The work is structured as a practical guide to the craft of hadith transmission and evaluation, moving from theoretical foundations to technical questions about how transmission sessions are conducted, how authorized transmission (ijazah) functions, how different modes of audition and reception relate to each other in terms of authority, and how the chain of transmission should be recorded and verified. Al-Khatib draws extensively on the statements of earlier scholars — al-Shafi'i, Imam Ahmad, Yahya ibn Ma'in, Ali ibn al-Madini, and others — situating his own synthesis within the authoritative tradition of hadith scholarship while organizing it with a clarity his predecessors had not achieved.

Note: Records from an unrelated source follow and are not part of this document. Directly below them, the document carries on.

This design comes from an exercise in tuning for small area and a short achievable clock period on the open sky130 flow, not from production work.
RTL that was checked went through simulation tests only; none was proved equivalent to the original.
No driver is modelled on the clock port, so clock power and skew are understated where the tree is cut down; a real chip needs a root buffer or a tree.
Power figures rest on the tool's default switching activity, not on a simulated workload.

## syc_FIFO
module syc_FIFO #(
    parameter DATA_WIDTH = 32,
    parameter DEPTH      = 16
)(
    input                       wr_en,
    input                       rd_en,
    input      [DATA_WIDTH-1:0] wr_data,
    input                       clk,
    input                       rstb,
    output reg [DATA_WIDTH-1:0] rd_data,
    output reg                  full,
    output reg                  empty
);
For scale: ~1,100 cells after synthesis, ~570 flip-flops, about 70 I/O pins.
clock: 3.0 ns
lec_check: 0
cap_margin: 20
core_margin: 2
core_utilization: 40
setup_slack_margin: 1.6
slew_margin: 20
run.sh (not shown) runs the stock make flow with config.mk's settings and CLKGATE_MAP_FILE= SYNTH_SCRIPT=/design/flow/synth_recipe.tcl, a recipe that flattens the netlist after the stock synthesis.
Change:
--- a/flow/config.mk
+++ b/flow/config.mk
@@ -9,4 +9,6 @@
 export CORE_MARGIN = 2
 export CORE_UTILIZATION = 40
-export SETUP_SLACK_MARGIN = 1.6
+export CTS_CLUSTER_DIAMETER = 100
+export CTS_CLUSTER_SIZE = 30
+export SETUP_SLACK_MARGIN = 1.2
 export SLEW_MARGIN = 20
Effect: The new run ran to the end with no violations; sequential share of layout area came out higher by 14 points; total power decreases by a quarter to a third; register-to-register slack is better by 90 ps; core utilization is lower by 11 points; cell count is lower by roughly a tenth; clock skew decreases by 14 ps; area after synthesis is unchanged; clock power drops by well over a third; maximum frequency is higher by a few percent; clock-buffer cell count fell by 36.


== wip/violet ==
syc_FIFO, a different RTL version from the one above (not shown whole).
Size in the first run: about 1100 cells after synthesis, about 580 flip-flops, roughly 21000 um^2 of cells after synthesis.
==> flow/config.mk <==
export PLATFORM = sky130hd
export DESIGN_NAME = syc_FIFO
export DESIGN_NICKNAME = syc_FIFO
export VERILOG_FILES = /design/flow/design.v
export SDC_FILE = /design/flow/constraint.sdc
export NUM_CORES = 4
export LEC_CHECK = 0
export CAP_MARGIN = 20
export CORE_MARGIN = 2
export CORE_UTILIZATION = 45
export SETUP_SLACK_MARGIN = 1.4
export SLEW_MARGIN = 20
==> flow/constraint.sdc <==
create_clock -name core_clock -period 3.0 [get_ports {clk}]
set_input_delay 0.6000 -clock core_clock [delete_from_list [all_inputs] [get_ports {clk}]]
set_output_delay 0.6000 -clock core_clock [all_outputs]
set_load 0.01 [all_outputs]
standard.sh (not shown) runs the stock make flow with config.mk's settings and CLKGATE_MAP_FILE= SYNTH_SCRIPT=/design/flow/synth_recipe.tcl, a recipe that flattens the netlist after the stock synthesis.
==> flow/flow/run.sh <==
#!/bin/bash
# Standard ORFS layout (the standard.sh, synthesis unchanged) with:
#  - port buffers of a plain buffer cell instead of the one buffer_ports picks;
#  - a hand-built two-level clock tree (flow/pre_cts.tcl, flow/mancts.tcl)
#    in place of TritonCTS's three-level one;
#  - gate sizing not held to cells of the same footprint.
set -uo pipefail
here=$(pwd)
bash standard.sh \
  BUFFER_PORTS_ARGS="-buffer_cell sky130_fd_sc_hd__buf_2" \
  PRE_CTS_TCL="$here/flow/pre_cts.tcl" \
  MATCH_CELL_FOOTPRINT=0 \
  finish > flow_make.log 2>&1
Other scripts of this flow, unchanged in this note and not shown: flow/flow/mancts.tcl, flow/flow/pre_cts.tcl
Relative to wip/violet, the following input files were edited for wip/harbor:
- CORE_UTILIZATION: 45 -> 35
### Flow results
Every stage of the flow completed for wip/harbor, and the final layout passed the timing, DRC and antenna checks.
Compared with wip/violet, wip/harbor shows a internal power that is 2.2% higher.
Compared wip/violet against wip/harbor; fmax within noise.
wip/harbor against wip/violet; first-iteration DRC count is up slightly.
Any difference in area occupied by registers between wip/violet and wip/harbor is small enough to ignore.
wip/harbor vs. wip/violet: worst path setup slack after routing flat, routed wire length rose by 2.2 mm, final cell count now sits higher.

Al-Kifayah is most productively read alongside its companion work by al-Khatib, al-Jami' li-Akhlaq al-Rawi wa Adab al-Sami', which addresses the ethical and devotional dimensions of hadith scholarship that al-Kifayah does not cover. Together the two books present a complete picture of what al-Khatib believed a serious hadith scholar must know and embody. Where al-Kifayah is technical and legal in its orientation, al-Jami' is moral and spiritual, reflecting al-Khatib's understanding that the transmission of prophetic knowledge demands both intellectual rigor and personal rectitude from those who undertake it.
The influence of al-Kifayah on subsequent mustalah al-hadith scholarship is pervasive. Ibn al-Salah, al-Nawawi, Ibn Hajar al-Asqalani, and al-Suyuti all engaged with its contents and built upon its framework. For the student of hadith sciences who wishes to understand how the classical tradition defined the qualifications of a reliable transmitter and the conditions for valid narration, al-Kifayah remains the primary reference. It represents the classical tradition at its most systematic on questions that lie at the heart of how the Sunnah of the Prophet, peace be upon him, is preserved and authenticated across generations.